Die Schere zwischen Arm und Reich klafft immer weiter auseinander. Was passiert derzeit in unserer Gesellschaft?
Weltweit ist die Entwicklung spürbar, dass hauptsächlich Geld und Individualität zählen. Alles wird schneller, hektischer, die Menschen werden einsamer und psychisch labiler. Sie können nicht mehr mithalten und fallen durch die Raster. Werte wie Solidarität, soziales Engagement und Menschlichkeit geraten leider immer mehr in den Hintergrund.

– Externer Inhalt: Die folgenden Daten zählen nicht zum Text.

## src/rtl/bus_arb_pkg.sv

```systemverilog
// Shared types and helpers for the bus round-robin arbiter and its ID FIFO.
package bus_arb_pkg;

    typedef enum logic {
        ArbFixed      = 1'b0,
        ArbRoundRobin = 1'b1
    } arb_mode_e;

    // Host IDs need at least one bit even when there is a single host.
    function automatic int host_id_width(input int nr_hosts);
        return (nr_hosts > 1) ? $clog2(nr_hosts) : 1;
    endfunction

endpackage

```

## src/rtl/bus_arb_id_fifo.sv

```systemverilog
// Small in-order FIFO of granted host IDs; the head is visible combinationally
// so a response can be steered in the cycle it arrives.
module bus_arb_id_fifo #(
    parameter int Depth = 2,
    parameter int Width = 2
) (
    input  logic                       clk_i,
    input  logic                       rst_i,
    input  logic                       push_i,
    input  logic                       pop_i,
    input  logic [Width-1:0]           wdata_i,
    output logic [Width-1:0]           rdata_o,
    output logic                       full_o,
    output logic                       empty_o,
    output logic [$clog2(Depth+1)-1:0] count_o
);

    localparam int PtrW = (Depth > 1) ? $clog2(Depth) : 1;
    localparam int CntW = $clog2(Depth + 1);

    logic [Width-1:0] mem_q [Depth];
    logic [PtrW-1:0]  wr_ptr_q, wr_ptr_d;
    logic [PtrW-1:0]  rd_ptr_q, rd_ptr_d;
    logic [CntW-1:0]  count_q, count_d;
    logic             push_ok, pop_ok;

    assign full_o  = (count_q == CntW'(Depth));
    assign empty_o = (count_q == '0);
    assign count_o = count_q;
    assign rdata_o = mem_q[rd_ptr_q];

    assign push_ok = push_i & ~full_o;
    assign pop_ok  = pop_i & ~empty_o;

    always_comb begin
        wr_ptr_d = wr_ptr_q;
        rd_ptr_d = rd_ptr_q;
        count_d  = count_q;
        if (push_ok) begin
            wr_ptr_d = (wr_ptr_q == PtrW'(Depth - 1)) ? '0 : wr_ptr_q + PtrW'(1);
        end
        if (pop_ok) begin
            rd_ptr_d = (rd_ptr_q == PtrW'(Depth - 1)) ? '0 : rd_ptr_q + PtrW'(1);
        end
        case ({push_ok, pop_ok})
            2'b10:   count_d = count_q + CntW'(1);
            2'b01:   count_d = count_q - CntW'(1);
            default: count_d = count_q;
        endcase
    end

    always_ff @(posedge clk_i) begin
        if (rst_i) begin
            wr_ptr_q <= '0;
            rd_ptr_q <= '0;
            count_q  <= '0;
        end else begin
            wr_ptr_q <= wr_ptr_d;
            rd_ptr_q <= rd_ptr_d;
            count_q  <= count_d;
        end
    end

    // Storage needs no reset: entries are only read while counted as valid.
    always_ff @(posedge clk_i) begin
        if (push_ok) begin
            mem_q[wr_ptr_q] <= wdata_i;
        end
    end

endmodule

```

## src/rtl/bus_rr_arbiter.sv

```systemverilog
// N-host to single-device bus arbiter with round-robin or fixed priority,
// bounded outstanding requests and in-order response routing.
module bus_rr_arbiter
    import bus_arb_pkg::*;
#(
    parameter int   NrHosts        = 3,
    parameter int   DataWidth      = 32,
    parameter int   AddressWidth   = 32,
    parameter int   MaxOutstanding = 2,
    parameter logic RoundRobin     = 1'b1
) (
    input  logic                                clk_i,
    input  logic                                rst_i,
    input  logic                                host_req_i   [NrHosts],
    input  logic [AddressWidth-1:0]             host_addr_i  [NrHosts],
    input  logic                                host_we_i    [NrHosts],
    input  logic [3:0]                          host_be_i    [NrHosts],
    input  logic [DataWidth-1:0]                host_wdata_i [NrHosts],
    output logic                                host_gnt_o   [NrHosts],
    output logic                                host_rvalid_o[NrHosts],
    output logic                                host_err_o   [NrHosts],
    output logic [DataWidth-1:0]                host_rdata_o [NrHosts],
    output logic                                dev_req_o,
    output logic [AddressWidth-1:0]             dev_addr_o,
    output logic                                dev_we_o,
    output logic [3:0]                          dev_be_o,
    output logic [DataWidth-1:0]                dev_wdata_o,
    input  logic                                dev_gnt_i,
    input  logic                                dev_rvalid_i,
    input  logic                                dev_err_i,
    input  logic [DataWidth-1:0]                dev_rdata_i,
    output logic [$clog2(MaxOutstanding+1)-1:0] outstanding_o,
    output logic                                unexp_rsp_o
);

    localparam int        IdW  = host_id_width(NrHosts);
    localparam arb_mode_e Mode = arb_mode_e'(RoundRobin);

    logic [IdW-1:0] rr_ptr_q, rr_ptr_d;
    logic           unexp_q, unexp_d;
    logic [IdW-1:0] start_idx, win_idx, head_id;
    logic [IdW:0]   scan_idx;
    logic           any_req, accept, pop, fifo_full, fifo_empty;

    // Scan from the highest offset down so the lowest offset from start wins.
    always_comb begin
        start_idx = (Mode == ArbRoundRobin) ? rr_ptr_q : '0;
        win_idx   = '0;
        any_req   = 1'b0;
        scan_idx  = '0;
        for (int k = NrHosts - 1; k >= 0; k--) begin
            scan_idx = {1'b0, start_idx} + (IdW+1)'(k);
            if (scan_idx >= (IdW+1)'(NrHosts)) begin
                scan_idx = scan_idx - (IdW+1)'(NrHosts);
            end
            if (host_req_i[scan_idx[IdW-1:0]]) begin
                win_idx = scan_idx[IdW-1:0];
                any_req = 1'b1;
            end
        end
    end

    // Fullness comes from registered count only, keeping dev_rvalid_i off this path.
    assign dev_req_o = any_req & ~fifo_full & ~rst_i;
    assign accept    = dev_req_o & dev_gnt_i;
    assign pop       = dev_rvalid_i & ~fifo_empty;

    always_comb begin
        dev_addr_o  = '0;
        dev_we_o    = 1'b0;
        dev_be_o    = '0;
        dev_wdata_o = '0;
        if (dev_req_o) begin
            dev_addr_o  = host_addr_i[win_idx];
            dev_we_o    = host_we_i[win_idx];
            dev_be_o    = host_be_i[win_idx];
            dev_wdata_o = host_wdata_i[win_idx];
        end
    end

    for (genvar gi = 0; gi < NrHosts; gi++) begin : g_host
        logic rsp_hit;
        assign rsp_hit           = pop & (head_id == IdW'(gi));
        assign host_gnt_o[gi]    = accept & (win_idx == IdW'(gi));
        assign host_rvalid_o[gi] = rsp_hit;
        assign host_err_o[gi]    = rsp_hit & dev_err_i;
        assign host_rdata_o[gi]  = rsp_hit ? dev_rdata_i : '0;
    end

    bus_arb_id_fifo #(
        .Depth (MaxOutstanding),
        .Width (IdW)
    ) u_id_fifo (
        .clk_i   (clk_i),
        .rst_i   (rst_i),
        .push_i  (accept),
        .pop_i   (pop),
        .wdata_i (win_idx),
        .rdata_o (head_id),
        .full_o  (fifo_full),
        .empty_o (fifo_empty),
        .count_o (outstanding_o)
    );

    always_comb begin
        rr_ptr_d = rr_ptr_q;
        if (accept && (Mode == ArbRoundRobin)) begin
            rr_ptr_d = (win_idx == IdW'(NrHosts - 1)) ? '0 : win_idx + IdW'(1);
        end
        unexp_d = unexp_q | (dev_rvalid_i & fifo_empty);
    end

    always_ff @(posedge clk_i) begin
        if (rst_i) begin
            rr_ptr_q <= '0;
            unexp_q  <= 1'b0;
        end else begin
            rr_ptr_q <= rr_ptr_d;
            unexp_q  <= unexp_d;
        end
    end

    assign unexp_rsp_o = unexp_q;

endmodule

```

## config.mk

```make
export PLATFORM = sky130hd
export DESIGN_NAME = bus_rr_arbiter
export DESIGN_NICKNAME = d
export VERILOG_FILES = /design/src/rtl/bus_arb_pkg.sv /design/src/rtl/bus_arb_id_fifo.sv /design/src/rtl/bus_rr_arbiter.sv
export SDC_FILE = /design/constraint.sdc
export NUM_CORES = 1
export LEC_CHECK = 0
export BUFFER_PORTS_ARGS = -buffer_cell sky130_fd_sc_hd__clkbuf_2
export CAP_MARGIN = 20
export CORE_AREA = 2 2 167 169
export DETAILED_ROUTE_END_ITERATION = 16
export DIE_AREA = 0 0 169 171
export GPL_ROUTABILITY_DRIVEN = 0
export SKIP_CTS_REPAIR_TIMING = 1
export SYNTH_ARGS = -nofsm -noshare
export SYNTH_HDL_FRONTEND = slang
export SYNTH_SLANG_ARGS = --single-unit
export TNS_END_PERCENT = 5
```

## constraint.sdc

```tcl
create_clock -name clk_i -period 3.19 [get_ports clk_i]
set_input_delay 0.638 -clock clk_i [delete_from_list [all_inputs] [get_ports clk_i]]
set_output_delay 0.638 -clock clk_i [all_outputs]
set_load 0.01 [all_outputs]
```

==> results by group, run 1 <==
Outcome
  • Status: finished clean

Place
  • Placed instance count: about 1,400
  • Number of port buffers: roughly 420
  • Dpl cell area: between 6000 and 7000 µm²
  • HPWL Detailed: ~18 mm

Route
  • Final ANT Viol Nets: 0
  • DRT iter0 DRCs: 303
  • Mean routed wirelength per cell: around 17 µm
  • Via count: 6,446
  • Via density per instance: between 4 and 5
  • Total Routed Length: between 20 and 25 mm
  • Drc violations: 0
  • DR pass1 iterations: 5

Pwr
  • Sequential group share of total power: approximately 6.3%
  • VDD IR-drop max: approximately 0.00034 V
  • Pwr per Cell Area: between 500 and 600 nW/µm²
  • Cell Int Power: around 0.0017 W
  • Net Switching: 0.002201 W
  • Clock power share: ~6.0%
  • P_leak: between 3 and 4 nW
  • Combinational Power Share: about 90%
  • Switching share of power: a little under three fifths

Clock tree
  • Clock transition at the registers of the reported paths: 0.04 ns
  • Root Buffer: clkbuf_16
  • Clk sinks: 12
  • Clock Path Buffers: 2
  • CTS buffer count: 3
  • CTS tree: built
  • H-tree level count: 1
  • Clock Latency Late Sink: 0.24 ns

Yosys
  • Post-synth ARST share: 0%
  • Mean Syn Cell Area: around 6.1 µm²
  • Top_reg_cell synth: dfxtp_1
  • Post-Syn Nets: slightly above 900
  • Ys Warns: 0
  • Mapped Cells: slightly below 700
  • Seq/Total Area, Yosys: under 10%
  • Netlist Area Pre-Place: between 4000 and 5000 µm²
  • Number of flops mapped to enable cells by yosys: 4
  • Yosys cell types: 39
  • #FFs+latches synth: 12

Layout
  • Share of layout cells above drive strength 1: 46.02%
  • Area grow syn2layout: 67.27%
  • Final core occ: between 20% and 30%
  • Most frequent cells in the layout: clkbuf_2, nand2_1, and2_1, inv_1, nand3_1
  • Most common cell after layout, fill and taps aside: clkbuf_2
  • Layout net count: 1,309
  • Layout Cells excl Fill: 1,404
  • Design Area, Final: 6854 µm²

Floorplan
  • Number of cell rows: 61
  • Die Y: 171 µm
  • Initial Utilization: 15.00%
  • Core footprint: ~27,000 µm²
  • I/O pins: roughly 430
  • Total Die Area: between 20,000 and 30,000 µm²
  • Die W: 169 µm

Global routing
  • Vias in the first global route: 5,675
  • Largest net degree at the start of global routing: 87
  • Wire length of the first global-routing pass: 31.79 mm
  • Initial antenna violation count: 2
  • Gr ovfl total: 0
  • Gr usage total: around 14%

STA
  • Post-layout min period: 3.142 ns
  • Fmax: 0.3182 GHz
  • Unrepaired setup endpoints after global routing: true
  • Final hold slack: ~0.47 ns
  • Clock skew: 0.007172 ns
  • Final Max Tran Viols: 0
  • Fin crit share: slightly below 100%
  • Slew margin rel.: 54.11%
  • Worst-margin pin slew: around 0.68 ns
  • Final hold viol count: 0
  • Final setup viols: 0
  • Sum of negative setup slack: 0 ns

Worst setup path
  • Worst EP arrival: 2.50 ns
  • CP Launch Type: flip-flop
  • Crit Path Max Fanout: 34
  • Crit path required time: around 2.6 ns
  • Crit path capture type: output pin
  • Crit Path Category: flip-flop to output pin

Min path
  • Worst Hold Class: flip-flop to flip-flop

Flow run
  • Max_cap viols: 0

Beim Winterhaus aber zeigt sich die Gesellschaft von ihrer schönen Seite. Wie haben die Menschen auf die Eröffnung dieser Notschlafstätte reagiert?
Die Zivilgesellschaft hat unglaublich positiv reagiert. Wir sind vor 14 Tagen gestartet – ohne einen einzigen Freiwilligen. Man hat uns gewarnt: Das sei nicht zu machen. Innerhalb weniger Tage haben sich auf unsere Medienaufrufe hin mehr als 50 Menschen gemeldet, die freiwillig Nachtdienst leisten. Betriebe haben Bettwäsche und andere Materialien bereitgestellt, das Rote Kreuz hat Betten geliefert, Privatpersonen haben Decken gebracht und gefragt, wie sie sich einbringen können. Auch die Nachbarschaft hat besonnen und wohlwollend reagiert. Und der Stadt Bozen ist bewusst geworden, dass Menschen vor ihren Türen in Realitäten leben, von denen sie kaum etwas ahnten.

Dieses unbekannte obdachlose Bozen ist eng mit dem reichen und schönen Bozen verwoben.

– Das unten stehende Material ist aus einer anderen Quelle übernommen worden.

## config.mk

```make
export PLATFORM = sky130hd
export DESIGN_NAME = crotchet_sequencer_flat
export DESIGN_NICKNAME = d
export VERILOG_FILES = /design/src/rtl/crotchet_if.sv /design/src/rtl/crotchet_sequencer.sv /design/src/flat_wrapper.sv
export SDC_FILE = /design/constraint.sdc
export NUM_CORES = 1
export LEC_CHECK = 0
export BUFFER_PORTS_ARGS = -buffer_cell sky130_fd_sc_hd__buf_4
export CORE_MARGIN = 1
export CORE_UTILIZATION = 50
export DETAILED_ROUTE_END_ITERATION = 8
export GPL_ROUTABILITY_DRIVEN = 0
export PLACE_DENSITY = 0.78
export RECOVER_POWER = 25
export SLEW_MARGIN = 20
export SYNTH_ARGS = -nofsm -noshare
export SYNTH_HDL_FRONTEND = slang
export SYNTH_SLANG_ARGS = --single-unit
export TNS_END_PERCENT = 10
```

## constraint.sdc

```tcl
create_clock -name clk -period 5.46 [get_ports clk]
set_clock_uncertainty 0.2 [all_clocks]
set_input_delay 1.092 -clock clk [delete_from_list [all_inputs] [get_ports clk]]
set_output_delay 1.092 -clock clk [all_outputs]
set_load 0.01 [all_outputs]
```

Wer sind die Freiwilligen im Winterhaus?
Die Gruppe der Freiwilligen ist vielfältig, deutsch-, italienisch- und mehrsprachig. Da sind Lehrpersonen, Krankenpflegerinnen, Sozialarbeiterinnen, Büroangestellte und Pensionisten. Alle Freiwilligen, die sich gemeldet haben, werden in den nächsten Wochen einmal eingesetzt und können dann entscheiden, ob sie weitere Nachtdienste übernehmen möchten. Im Winterhaus haben sie die Möglichkeit, das andere Bozen kennenzulernen: Dieses unbekannte obdachlose Bozen ist eng mit dem reichen und schönen Bozen verwoben.

Auch Einwanderer schlafen im Winterhaus. Welche Realitäten erleben diese Menschen?
Bei uns schläft beispielsweise ein junger Mann aus Afrika, der in der Früh zeitig aufsteht, um den Bus zu erreichen und in die Gärtnerei zu kommen, in der er außerhalb von Bozen arbeitet. Da ist ein zebra.Verkäufer, der um halb sieben startet, um die Straßenzeitung morgens unter die Leute zu bringen. Beide finden in Bozen keine bezahlbare Unterkunft, Mietraum würde ihnen auch nicht zur Verfügung gestellt. Eine Frau, die bei uns wohnt, verlässt das Winterhaus ebenfalls um halb sieben: Sie übernimmt Putzarbeiten, hat aber keine fixe Anstellung. Aus der VinziBus-Erfahrung kann ich sagen, dass abends immer mehr Menschen aus Kriegsländern essen kommen, beispielsweise aus dem Irak, aus Afghanistan und Syrien. Kriege oder Klimaveränderung entreißen ihnen die Lebensgrundlage. Sie haben Hunger und Not erlebt. Niemand verlässt aus Spaß oder Abenteuerlust seine Heimat. Wir können von den Gesichtern der Menschen nicht ablesen, was sie erlebt haben: Viele Traumata werden leider ungehört und unbearbeitet bleiben.

Als Unternehmer haben Sie viele Jahre Reisen organisiert. Was motiviert Sie, sich im Winterhaus zu engagieren?
Ich habe viel Glück in meinem Leben gehabt, konnte reisen, habe vieles gesehen und eine tolle Familie, die mich unterstützt. Das Geschenk, das ich für den Freiwilligendienst zurückbekomme, ist groß: Ich bin in den vergangenen Jahren vielen tollen und großzügigen Menschen begegnet. Und ich habe auf der Straße herzhafte, ehrliche und aufrichtige Menschen kennengelernt. Als Gesellschaft tragen wir Verantwortung für diese Menschen.